Mental health counsellor and DIR Expert Training Leader, Gene Christian joins us from Spokane, Washington this week to share how adults with extreme developmental differences can benefit from DIR/Floortime. I was introduced to Gene in ICDL‘s Floortime for Adults course. His description of how to bring out the early social-emotional capacities was really enlightening to my experience having only previously considered Floortime with children. I hope you’ll tune in to hear from Gene’s wisdom and experience.
From Dysregulation to Intent with Gene Christian
Gene began studying under Dr. Stanley Greenspan in 2001. Previously he had been using positive behavioural support with adults who had behavioural issues and they adapted DIR/Floortime in a respectful way. The adults he worked with were unable to show intent in a way that was clear to their caregivers. Dr. Greenspan always emphasized that without the ability to interact with other people and co-regulate with others, we are subject to inner emotions that we surely don’t understand and can’t control, which is what people call behaviour problems.

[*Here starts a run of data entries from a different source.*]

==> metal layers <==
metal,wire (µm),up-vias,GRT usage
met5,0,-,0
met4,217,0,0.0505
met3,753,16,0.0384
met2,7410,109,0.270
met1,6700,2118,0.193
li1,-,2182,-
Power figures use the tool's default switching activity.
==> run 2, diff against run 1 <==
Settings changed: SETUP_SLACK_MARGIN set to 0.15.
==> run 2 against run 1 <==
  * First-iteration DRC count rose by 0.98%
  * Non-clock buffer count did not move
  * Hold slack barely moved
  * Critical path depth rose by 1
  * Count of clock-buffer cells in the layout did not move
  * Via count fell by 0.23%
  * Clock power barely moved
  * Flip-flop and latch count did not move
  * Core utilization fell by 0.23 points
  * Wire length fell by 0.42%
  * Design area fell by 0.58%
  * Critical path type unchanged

To facilitate development, Gene’s focus is on the first four Functional Emotional Developmental Capacities (FEDCs) whether it’s a baby or a 45-year-old man. Today Gene’s focus is about adults who are isolated. They might have been in an institutional setting for years and never had a real meaningful interaction with anyone as caregivers come and go to feed or change them, etc. These are people who are locked in their own sensory processing systems. From what he has seen, this approach really helps people feel better about their lives and their environments because they begin to use Relationships.

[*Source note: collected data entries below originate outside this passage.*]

`config.mk`:
```
export PLATFORM = sky130hd
export DESIGN_NAME = control_pipe
export DESIGN_NICKNAME = d
export VERILOG_FILES = /design/src/rtl/control_pipe.sv
export SDC_FILE = /design/constraint.sdc
export NUM_CORES = 1
export LEC_CHECK = 0
export CAP_MARGIN = 20
export CORE_ASPECT_RATIO = 1.25
export CORE_MARGIN = 1.5
export CORE_UTILIZATION = 40
export CTS_BUF_LIST = sky130_fd_sc_hd__clkbuf_8
export CTS_CLUSTER_SIZE = 16
export DETAILED_ROUTE_END_ITERATION = 16
export PLACE_DENSITY = 0.68
export SETUP_SLACK_MARGIN = 0.3
export SYNTH_ARGS = -nofsm -noshare
export SYNTH_HDL_FRONTEND = slang
export SYNTH_SLANG_ARGS = --single-unit
```
`constraint.sdc`:
```
create_clock -name clock -period 3.8 [get_ports clock]
set_clock_uncertainty 0.2 [all_clocks]
set_input_delay 1.14 -clock clock [delete_from_list [all_inputs] [get_ports clock]]
set_output_delay 1.14 -clock clock [all_outputs]
set_load 0.03 [all_outputs]
```
`src/rtl/control_pipe.sv`:
```
// MIPS-I style ID-stage control: instruction decode, EX control register,
// next-PC selection and a multi-cycle multiply/divide occupancy FSM.
module control_pipe #(
    parameter int ALUOP_WIDTH = 5,
    parameter int MUL_LAT     = 4,
    parameter int DIV_LAT     = 32,
    parameter int DELAY_SLOT  = 1
) (
    input  logic                   clock,
    input  logic                   reset,
    input  logic                   ID_Valid,
    input  logic                   ID_Stall,
    input  logic [5:0]             OpCode,
    input  logic [5:0]             Func,
    input  logic                   Comp_EQ,
    output logic [1:0]             PCSrcSel,
    output logic                   IF_Flush,
    output logic                   Stall_Out,
    output logic                   EX_Valid,
    output logic [10:0]            EX_Ctrl,
    output logic [ALUOP_WIDTH-1:0] EX_ALUOp,
    output logic                   MD_Start,
    output logic                   Busy,
    output logic                   HiLo_Write,
    output logic                   Illegal
);

    localparam int MAX_LAT = (MUL_LAT > DIV_LAT) ? MUL_LAT : DIV_LAT;
    localparam int CNT_W   = $clog2(MAX_LAT + 1);
    localparam logic [CNT_W-1:0] MUL_CNT = CNT_W'(MUL_LAT - 1);
    localparam logic [CNT_W-1:0] DIV_CNT = CNT_W'(DIV_LAT - 1);

    localparam int C_REGWRITE = 0;
    localparam int C_MEMREAD  = 1;
    localparam int C_MEMWRITE = 2;
    localparam int C_MEMTOREG = 3;
    localparam int C_REGDEST  = 4;
    localparam int C_ALUSRC   = 5;
    localparam int C_LINK     = 6;
    localparam int C_MEMBYTE  = 7;
    localparam int C_MEMHALF  = 8;
    localparam int C_MEMSEXT  = 9;
    localparam int C_SIGNEXT  = 10;

    localparam logic [ALUOP_WIDTH-1:0] OP_NOP   = ALUOP_WIDTH'(0);
    localparam logic [ALUOP_WIDTH-1:0] OP_ADD   = ALUOP_WIDTH'(1);
    localparam logic [ALUOP_WIDTH-1:0] OP_ADDU  = ALUOP_WIDTH'(2);
    localparam logic [ALUOP_WIDTH-1:0] OP_SUB   = ALUOP_WIDTH'(3);
    localparam logic [ALUOP_WIDTH-1:0] OP_SUBU  = ALUOP_WIDTH'(4);
    localparam logic [ALUOP_WIDTH-1:0] OP_AND   = ALUOP_WIDTH'(5);
    localparam logic [ALUOP_WIDTH-1:0] OP_OR    = ALUOP_WIDTH'(6);
    localparam logic [ALUOP_WIDTH-1:0] OP_XOR   = ALUOP_WIDTH'(7);
    localparam logic [ALUOP_WIDTH-1:0] OP_NOR   = ALUOP_WIDTH'(8);
    localparam logic [ALUOP_WIDTH-1:0] OP_SLT   = ALUOP_WIDTH'(9);
    localparam logic [ALUOP_WIDTH-1:0] OP_SLTU  = ALUOP_WIDTH'(10);
    localparam logic [ALUOP_WIDTH-1:0] OP_SLL   = ALUOP_WIDTH'(11);
    localparam logic [ALUOP_WIDTH-1:0] OP_SRL   = ALUOP_WIDTH'(12);
    localparam logic [ALUOP_WIDTH-1:0] OP_LUI   = ALUOP_WIDTH'(13);
    localparam logic [ALUOP_WIDTH-1:0] OP_MULT  = ALUOP_WIDTH'(14);
    localparam logic [ALUOP_WIDTH-1:0] OP_MULTU = ALUOP_WIDTH'(15);
    localparam logic [ALUOP_WIDTH-1:0] OP_DIV   = ALUOP_WIDTH'(16);
    localparam logic [ALUOP_WIDTH-1:0] OP_DIVU  = ALUOP_WIDTH'(17);
    localparam logic [ALUOP_WIDTH-1:0] OP_MFHI  = ALUOP_WIDTH'(18);
    localparam logic [ALUOP_WIDTH-1:0] OP_MFLO  = ALUOP_WIDTH'(19);

    typedef enum logic {IDLE, BUSY} state_t;

    state_t                   state_q, state_d;
    logic [CNT_W-1:0]         cnt_q, cnt_d;
    logic                     ex_valid_q, ex_valid_d;
    logic [10:0]              ex_ctrl_q, ex_ctrl_d;
    logic [ALUOP_WIDTH-1:0]   ex_aluop_q, ex_aluop_d;
    logic                     md_start_q, md_start_d;
    logic                     hilo_write_q, hilo_write_d;
    logic                     illegal_q, illegal_d;

    logic [10:0]              ctrl_dec;
    logic [ALUOP_WIDTH-1:0]   aluop_dec;
    logic dec_ok, zero_ext, is_md, is_div, is_mf, is_beq, is_bne, is_jump, is_jr;
    logic busy, go, issue;
    logic [1:0] pc_sel;

    always_comb begin
        ctrl_dec  = '0;
        aluop_dec = OP_NOP;
        dec_ok    = 1'b1;
        zero_ext  = 1'b0;
        is_md     = 1'b0;
        is_div    = 1'b0;
        is_mf     = 1'b0;
        is_beq    = 1'b0;
        is_bne    = 1'b0;
        is_jump   = 1'b0;
        is_jr     = 1'b0;
        case (OpCode)
            6'h00: begin
                ctrl_dec[C_REGWRITE] = 1'b1;
                ctrl_dec[C_REGDEST]  = 1'b1;
                case (Func)
                    6'h20: aluop_dec = OP_ADD;
                    6'h21: aluop_dec = OP_ADDU;
                    6'h22: aluop_dec = OP_SUB;
                    6'h23: aluop_dec = OP_SUBU;
                    6'h24: aluop_dec = OP_AND;
                    6'h25: aluop_dec = OP_OR;
                    6'h26: aluop_dec = OP_XOR;
                    6'h27: aluop_dec = OP_NOR;
                    6'h2A: aluop_dec = OP_SLT;
                    6'h2B: aluop_dec = OP_SLTU;
                    6'h00: aluop_dec = OP_SLL;
                    6'h02: aluop_dec = OP_SRL;
                    6'h10: begin aluop_dec = OP_MFHI; is_mf = 1'b1; end
                    6'h12: begin aluop_dec = OP_MFLO; is_mf = 1'b1; end
                    6'h08: begin
                        is_jr    = 1'b1;
                        ctrl_dec = '0;
                    end
                    6'h18, 6'h19, 6'h1A, 6'h1B: begin
                        is_md    = 1'b1;
                        is_div   = Func[1];
                        ctrl_dec = '0;
                        case (Func[1:0])
                            2'b00:   aluop_dec = OP_MULT;
                            2'b01:   aluop_dec = OP_MULTU;
                            2'b10:   aluop_dec = OP_DIV;
                            default: aluop_dec = OP_DIVU;
                        endcase
                    end
                    default: dec_ok = 1'b0;
                endcase
            end
            6'h08: begin ctrl_dec[C_REGWRITE] = 1'b1; ctrl_dec[C_ALUSRC] = 1'b1; aluop_dec = OP_ADD;  end
            6'h09: begin ctrl_dec[C_REGWRITE] = 1'b1; ctrl_dec[C_ALUSRC] = 1'b1; aluop_dec = OP_ADDU; end
            6'h0A: begin ctrl_dec[C_REGWRITE] = 1'b1; ctrl_dec[C_ALUSRC] = 1'b1; aluop_dec = OP_SLT;  end
            6'h0B: begin ctrl_dec[C_REGWRITE] = 1'b1; ctrl_dec[C_ALUSRC] = 1'b1; aluop_dec = OP_SLTU; end
            6'h0C: begin ctrl_dec[C_REGWRITE] = 1'b1; ctrl_dec[C_ALUSRC] = 1'b1; aluop_dec = OP_AND; zero_ext = 1'b1; end
            6'h0D: begin ctrl_dec[C_REGWRITE] = 1'b1; ctrl_dec[C_ALUSRC] = 1'b1; aluop_dec = OP_OR;  zero_ext = 1'b1; end
            6'h0E: begin ctrl_dec[C_REGWRITE] = 1'b1; ctrl_dec[C_ALUSRC] = 1'b1; aluop_dec = OP_XOR; zero_ext = 1'b1; end
            6'h0F: begin ctrl_dec[C_REGWRITE] = 1'b1; ctrl_dec[C_ALUSRC] = 1'b1; aluop_dec = OP_LUI;  end
            // Loads: OpCode[1:0] picks width (00 byte, 01 half, 11 word), OpCode[2] marks unsigned.
            6'h20, 6'h21, 6'h23, 6'h24, 6'h25: begin
                ctrl_dec[C_REGWRITE] = 1'b1;
                ctrl_dec[C_MEMREAD]  = 1'b1;
                ctrl_dec[C_MEMTOREG] = 1'b1;
                ctrl_dec[C_ALUSRC]   = 1'b1;
                ctrl_dec[C_MEMBYTE]  = (OpCode[1:0] == 2'b00);
                ctrl_dec[C_MEMHALF]  = (OpCode[1:0] == 2'b01);
                ctrl_dec[C_MEMSEXT]  = !OpCode[2] && !OpCode[1];
                aluop_dec            = OP_ADDU;
            end
            6'h28, 6'h29, 6'h2B: begin
                ctrl_dec[C_MEMWRITE] = 1'b1;
                ctrl_dec[C_ALUSRC]   = 1'b1;
                ctrl_dec[C_MEMBYTE]  = (OpCode[1:0] == 2'b00);
                ctrl_dec[C_MEMHALF]  = (OpCode[1:0] == 2'b01);
                aluop_dec            = OP_ADDU;
            end
            6'h04: begin is_beq = 1'b1; aluop_dec = OP_SUBU; end
            6'h05: begin is_bne = 1'b1; aluop_dec = OP_SUBU; end
            6'h02: is_jump = 1'b1;
            6'h03: begin
                is_jump              = 1'b1;
                ctrl_dec[C_REGWRITE] = 1'b1;
                ctrl_dec[C_LINK]     = 1'b1;
                aluop_dec            = OP_ADDU;
            end
            default: dec_ok = 1'b0;
        endcase
        if (dec_ok) begin
            ctrl_dec[C_SIGNEXT] = !zero_ext;
        end else begin
            ctrl_dec  = '0;
            aluop_dec = OP_NOP;
        end
    end

    assign busy      = (state_q == BUSY);
    assign Stall_Out = ID_Valid && busy && (is_md || is_mf);
    assign go        = ID_Valid && !(ID_Stall || Stall_Out);
    assign issue     = go && dec_ok;

    always_comb begin
        pc_sel = 2'b00;
        if (go) begin
            if ((is_beq && Comp_EQ) || (is_bne && !Comp_EQ)) pc_sel = 2'b01;
            else if (is_jump)                                 pc_sel = 2'b10;
            else if (is_jr)                                   pc_sel = 2'b11;
        end
    end

    assign PCSrcSel = pc_sel;
    assign IF_Flush = (DELAY_SLOT == 0) && (pc_sel != 2'b00);

    // Only one multiply/divide can be in flight: new ones stall while BUSY.
    always_comb begin
        state_d      = state_q;
        cnt_d        = cnt_q;
        md_start_d   = 1'b0;
        hilo_write_d = 1'b0;
        case (state_q)
            IDLE: begin
                if (issue && is_md) begin
                    state_d    = BUSY;
                    cnt_d      = is_div ? DIV_CNT : MUL_CNT;
                    md_start_d = 1'b1;
                end
            end
            BUSY: begin
                if (cnt_q == '0) begin
                    hilo_write_d = 1'b1;
                    state_d      = IDLE;
                end else begin
                    cnt_d = cnt_q - CNT_W'(1);
                end
            end
            default: state_d = IDLE;
        endcase
    end

    always_comb begin
        ex_valid_d = issue;
        ex_ctrl_d  = issue ? ctrl_dec : '0;
        ex_aluop_d = issue ? aluop_dec : OP_NOP;
        illegal_d  = go && !dec_ok;
    end

    always_ff @(posedge clock or posedge reset) begin
        if (reset) begin
            state_q      <= IDLE;
            cnt_q        <= '0;
            ex_valid_q   <= 1'b0;
            ex_ctrl_q    <= '0;
            ex_aluop_q   <= '0;
            md_start_q   <= 1'b0;
            hilo_write_q <= 1'b0;
            illegal_q    <= 1'b0;
        end else begin
            state_q      <= state_d;
            cnt_q        <= cnt_d;
            ex_valid_q   <= ex_valid_d;
            ex_ctrl_q    <= ex_ctrl_d;
            ex_aluop_q   <= ex_aluop_d;
            md_start_q   <= md_start_d;
            hilo_write_q <= hilo_write_d;
            illegal_q    <= illegal_d;
        end
    end

    assign EX_Valid   = ex_valid_q;
    assign EX_Ctrl    = ex_ctrl_q;
    assign EX_ALUOp   = ex_aluop_q;
    assign MD_Start   = md_start_q;
    assign Busy       = busy;
    assign HiLo_Write = hilo_write_q;
    assign Illegal    = illegal_q;

endmodule

```
==> run summary <==
The flow ran to the end, and the final reports show no timing, DRC or antenna violations. The deepest level of the CTS H-tree came out at 1. After detailed routing, the average wire length per cell comes to 14.0 um.

The finished cells cover 2450 um2. The die span in y is 76.1 um. Post-detailed-routing wire length: 4.30 mm. The number of placed cells counting well taps was 300.

In this run, synthesis produced a sequential element count of 26. Count of pins over their slew limit: 0. The worst hold path belongs to the class flop to flop. The via count of the routed design is 1626. After synthesis, the netlist uses 54 different library cells. The number of I/O port buffers is 40, and the final critical-path share of the clock period is 0.985. Setup repair after global routing could not meet its margin everywhere. For this run, the leading register cell type out of synthesis is dfrtp_1. The synthesized design contains 0 enable-type register cells. The tools report the residual antenna-violating net count after detailed routing as 0. STA puts the critical path data arrival time at 2.40 ns.

The number of clock sinks is 26. The share of the synthesized area in the top cell type is 0.381. The via count of the first global-routing pass came out at 1537. Static timing analysis puts the maximum clock frequency at 0.267 GHz. The tools report the leakage dissipation as 1.02 nW. On the final layout, the worst hold slack is 0.293 ns. The post-synthesis sequential area ratio is 0.381.

The insertion delay of the later-clocked pin in the worst-skew pair was 0.26 ns; the total power density per cell area was 266 nW/um2. Largest net degree at the start of global routing: 27. The cell count after synthesis is 191, and the number of rows in the core area is 26.

TritonCTS created 3 clock buffers. The wire length of the first global-routing pass came out at 7.11 mm. The library cells used most frequently in the layout, excluding fill and tap cells, are buf_4, dfrtp_1, clkdlybuf4s50_1. The finished layout holds 306 standard cells, fillers aside.

The startpoint type of the worst setup path is an input pin. The tools report the data required time at the worst endpoint as 2.46 ns. The combined global-route utilization of all metal layers was 0.194. Placeable core region: 4100 um2.

The run gives 0 as the number of max-cap violations. Start-to-end type of the worst setup path: input pin to primary output. Averaged over all synthesized cells, the footprint is 8.94 um2. The beginning of the worst hold path is cnt_q[0]. The post-synthesis async set-or-reset flop share works out to 1.00. The worst-case IR drop observed on VDD is 0.000157 V.

Critical path endpoint category: a primary output. The most critical setup path has its startpoint at OpCode[4]. The Yosys step of the flow raised 0 warnings. The cell type group with the largest total delay on the critical path is simple AND/OR/NAND/NOR gates. The top fanout value on the critical path is 2. The pre-antenna-repair detailed-routing pass consisted of 4 iterations. By instance count, the cell type seen most on the critical path is buf_6. When the netlist entered floorplanning its net count stood at 209. In this run the horizontal extent of the chip is 61.4 um.

The HPWL after detailed placement is 3.40 mm, and the count of buffering cells on the critical path with inverters included is 3. The tools report the clock tree buffer depth as 2. The number of antenna diodes in the final layout is 0.

Critical register-to-register path startpoint: cnt_q[0]. Dominant cell type by area after synthesis: dfrtp_1. Yosys attributes the largest share of cell area to dfrtp_1, a21oi_1, nand2b_1.

The via density per instance came out at 5.31. The end-of-flow core utilization is 0.598, and the minimum clock period after layout is 3.74 ns. Leaving out fill and tap cells, the most frequent cell in the layout is buf_4. Clock-pin slew was measured on the worst setup and hold paths at 0.08 ns. Routability-driven placement congestion ratio: 0.868. The cell area after placement was 2340 um2; the count of nets after finishing was 269.

The total negative setup slack was 0 ns. At the pin with the least slew margin, the transition time is 0.918 ns. In this run, the number of DRC markers left after iteration 0 of detailed routing was 68.

After detailed routing, the number of remaining DRC violations is 0. The worst max-slew margin expressed relative to the limit came out at 0.388. The run gives -0.718 ns as the pre-CTS setup slack.

The die covers 4670 um2. TritonCTS built the clock tree. After filler insertion, the fill cell instance count of the layout stands at 389. For this design, the CTS-stage hold fixing added 0 buffers. The highest cell delay on the worst timing path came out at 0.55 ns. The tools report the hold violation total from the final report as 0.

CTS placed an instance of clkbuf_8 at the clock tree root. The signal on the critical path passes through buf_6, or4_4, nor3_4, buf_6, and4_4, buf_6. The worst path meets setup with 0.0570 ns of slack. The slowest stage of the critical path is the or4_4 cell.

Pin placement for this block handled 42 I/O pins. Total power after layout: 0.651 mW. The effective utilization at floorplan came out at 0.417. The fraction of final layout cells sized beyond drive strength 1 is 0.260, and the initial antenna violation count is 0.

The setup-violating endpoint count in the final report was 0; the signed area change from the synthesized netlist to the final layout was 43.4%. The total standard cell area after synthesis is 1710 um2, and the leftover overflow at the end of global routing is 0.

Gene gives a fantastic description of the functional emotional developmental capacities describing how at engagement, a typically developing baby “zaps into the mother’s eyes“. This is pre-verbal gestural signalling and non-verbal communication that sensory differences can prevent from taking place. Autistic individuals may not zap in and make that critical connection that starts forming the sense of self. So how can we make that first connection? Gene says it is always about following that person’s emotional intent.
Gene describes how emotional isolation really creates turbulent emotions and the person lives locked in a world which results in what we tend to call problem behaviour. But in the engagement period there’s two parties to a relationship which moves into intent. The primary caregiver responds to the baby as much as the baby responds to the primary caregiver, in typical development. You don’t get regulated without using other people when you’re learning initially, then when we’re older we learn our own ways to self-regulate. Gradually we become intentional because we delight in the power of being an active participant in what’s going on.

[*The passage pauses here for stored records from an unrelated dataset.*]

### src/rtl/ex_rs.sv
// Reservation station in front of the execute stage: buffers dispatched ops,
// snoops the CDB for pending operands and presents the lowest-index ready entry.
module ex_rs #(
    parameter int DEPTH = 4,
    parameter int TAG_W = 4
) (
    input  logic                     clk,
    input  logic                     reset,
    input  logic                     flush,
    input  logic                     disp_valid,
    output logic                     disp_ready,
    input  logic [9:0]               disp_op,
    input  logic                     disp_is_branch,
    input  logic [31:0]              disp_pc_plus4,
    input  logic [TAG_W-1:0]         disp_dest,
    input  logic                     disp_qj_busy,
    input  logic [TAG_W-1:0]         disp_qj,
    input  logic [31:0]              disp_vj,
    input  logic                     disp_qk_busy,
    input  logic [TAG_W-1:0]         disp_qk,
    input  logic [31:0]              disp_vk,
    input  logic                     cdb_valid,
    input  logic [TAG_W-1:0]         cdb_tag,
    input  logic [31:0]              cdb_value,
    output logic                     iss_valid,
    input  logic                     iss_ready,
    output logic [9:0]               iss_op,
    output logic                     iss_is_branch,
    output logic [31:0]              iss_pc_plus4,
    output logic [31:0]              iss_vj,
    output logic [31:0]              iss_vk,
    output logic [TAG_W-1:0]         iss_dest,
    output logic [$clog2(DEPTH):0]   occupancy
);

    localparam int IDX_W = $clog2(DEPTH);
    localparam int OCC_W = IDX_W + 1;

    typedef struct packed {
        logic             valid;
        logic [9:0]       op;
        logic             is_branch;
        logic [31:0]      pc_plus4;
        logic [TAG_W-1:0] dest;
        logic             qj_busy;
        logic [TAG_W-1:0] qj;
        logic [31:0]      vj;
        logic             qk_busy;
        logic [TAG_W-1:0] qk;
        logic [31:0]      vk;
    } entry_t;

    entry_t ent_q [DEPTH];
    entry_t ent_d [DEPTH];
    entry_t disp_ent;
    entry_t sel_ent;

    logic [DEPTH-1:0] rdy;
    logic [DEPTH-1:0] used;
    logic             full;
    logic             sel_found;
    logic [IDX_W-1:0] sel_idx;
    logic             free_found;
    logic [IDX_W-1:0] free_idx;
    logic             disp_fire;
    logic             iss_fire;
    logic [OCC_W-1:0] occ_cnt;

    always_comb begin
        for (int i = 0; i < DEPTH; i++) begin
            used[i] = ent_q[i].valid;
            rdy[i]  = ent_q[i].valid & ~ent_q[i].qj_busy & ~ent_q[i].qk_busy;
        end
    end

    // Fixed priority: the first match scanning upward wins, for both issue and allocation.
    always_comb begin
        sel_found  = 1'b0;
        sel_idx    = '0;
        free_found = 1'b0;
        free_idx   = '0;
        for (int i = 0; i < DEPTH; i++) begin
            if (rdy[i] && !sel_found) begin
                sel_found = 1'b1;
                sel_idx   = IDX_W'(i);
            end
            if (!used[i] && !free_found) begin
                free_found = 1'b1;
                free_idx   = IDX_W'(i);
            end
        end
    end

    assign full       = &used;
    assign disp_ready = ~full;
    assign disp_fire  = disp_valid & ~full & ~flush;
    assign iss_valid  = sel_found;
    assign iss_fire   = sel_found & iss_ready & ~flush;

    always_comb begin
        disp_ent           = '0;
        disp_ent.valid     = 1'b1;
        disp_ent.op        = disp_op;
        disp_ent.is_branch = disp_is_branch;
        disp_ent.pc_plus4  = disp_pc_plus4;
        disp_ent.dest      = disp_dest;
        disp_ent.qj_busy   = disp_qj_busy;
        disp_ent.qj        = disp_qj;
        disp_ent.vj        = disp_vj;
        disp_ent.qk_busy   = disp_qk_busy;
        disp_ent.qk        = disp_qk;
        disp_ent.vk        = disp_vk;
        // Producer broadcasting in the dispatch cycle would otherwise be missed forever.
        if (cdb_valid && disp_qj_busy && (disp_qj == cdb_tag)) begin
            disp_ent.qj_busy = 1'b0;
            disp_ent.vj      = cdb_value;
        end
        if (cdb_valid && disp_qk_busy && (disp_qk == cdb_tag)) begin
            disp_ent.qk_busy = 1'b0;
            disp_ent.vk      = cdb_value;
        end
    end

    always_comb begin
        for (int i = 0; i < DEPTH; i++) begin
            ent_d[i] = ent_q[i];
            if (flush) begin
                ent_d[i].valid = 1'b0;
            end else begin
                if (ent_q[i].valid && cdb_valid) begin
                    if (ent_q[i].qj_busy && (ent_q[i].qj == cdb_tag)) begin
                        ent_d[i].qj_busy = 1'b0;
                        ent_d[i].vj      = cdb_value;
                    end
                    if (ent_q[i].qk_busy && (ent_q[i].qk == cdb_tag)) begin
                        ent_d[i].qk_busy = 1'b0;
                        ent_d[i].vk      = cdb_value;
                    end
                end
                if (iss_fire && (sel_idx == IDX_W'(i))) begin
                    ent_d[i].valid = 1'b0;
                end
                if (disp_fire && free_found && (free_idx == IDX_W'(i))) begin
                    ent_d[i] = disp_ent;
                end
            end
        end
    end

    always_ff @(posedge clk) begin
        if (reset) begin
            for (int i = 0; i < DEPTH; i++) begin
                ent_q[i] <= '0;
            end
        end else begin
            for (int i = 0; i < DEPTH; i++) begin
                ent_q[i] <= ent_d[i];
            end
        end
    end

    always_comb begin
        sel_ent = ent_q[sel_idx];
        occ_cnt = '0;
        for (int i = 0; i < DEPTH; i++) begin
            occ_cnt = occ_cnt + OCC_W'(used[i]);
        end
    end

    assign occupancy     = occ_cnt;
    assign iss_op        = sel_found ? sel_ent.op        : '0;
    assign iss_is_branch = sel_found ? sel_ent.is_branch : 1'b0;
    assign iss_pc_plus4  = sel_found ? sel_ent.pc_plus4  : '0;
    assign iss_vj        = sel_found ? sel_ent.vj        : '0;
    assign iss_vk        = sel_found ? sel_ent.vk        : '0;
    assign iss_dest      = sel_found ? sel_ent.dest      : '0;

endmodule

As we move through engagement and back-and-forth interactions, we reach the fourth capacity where all of these things we have developed in the first three capacities helps us be able to stop when we see signals from others indicating our actions might not be socially appropriate in that moment. This fourth capacity is about practicing the ability to solve problems with others, having a sensitivity to other people, empathizing with others through emotional signalling, and developing a sense of self as we solve social problems when we come up against the reality principle, Gene says.
We have to have the ability to conceptualize ourselves and the others around us, which we can’t do well without the thorough fourth capacity which means interacting in a calm fashion through frustration and conflict and all the things the world throws at us. These skills flower in the fifth capacity when we symbolize in our own head ‘me’ and ‘you’ and other things in the world and we then tie together ideas in the sixth capacity.
The biggest mistake we make with people in these first four capacities is trying to get them to do things that are not yet in their repetoire that they’re not developmentally prepared for yet.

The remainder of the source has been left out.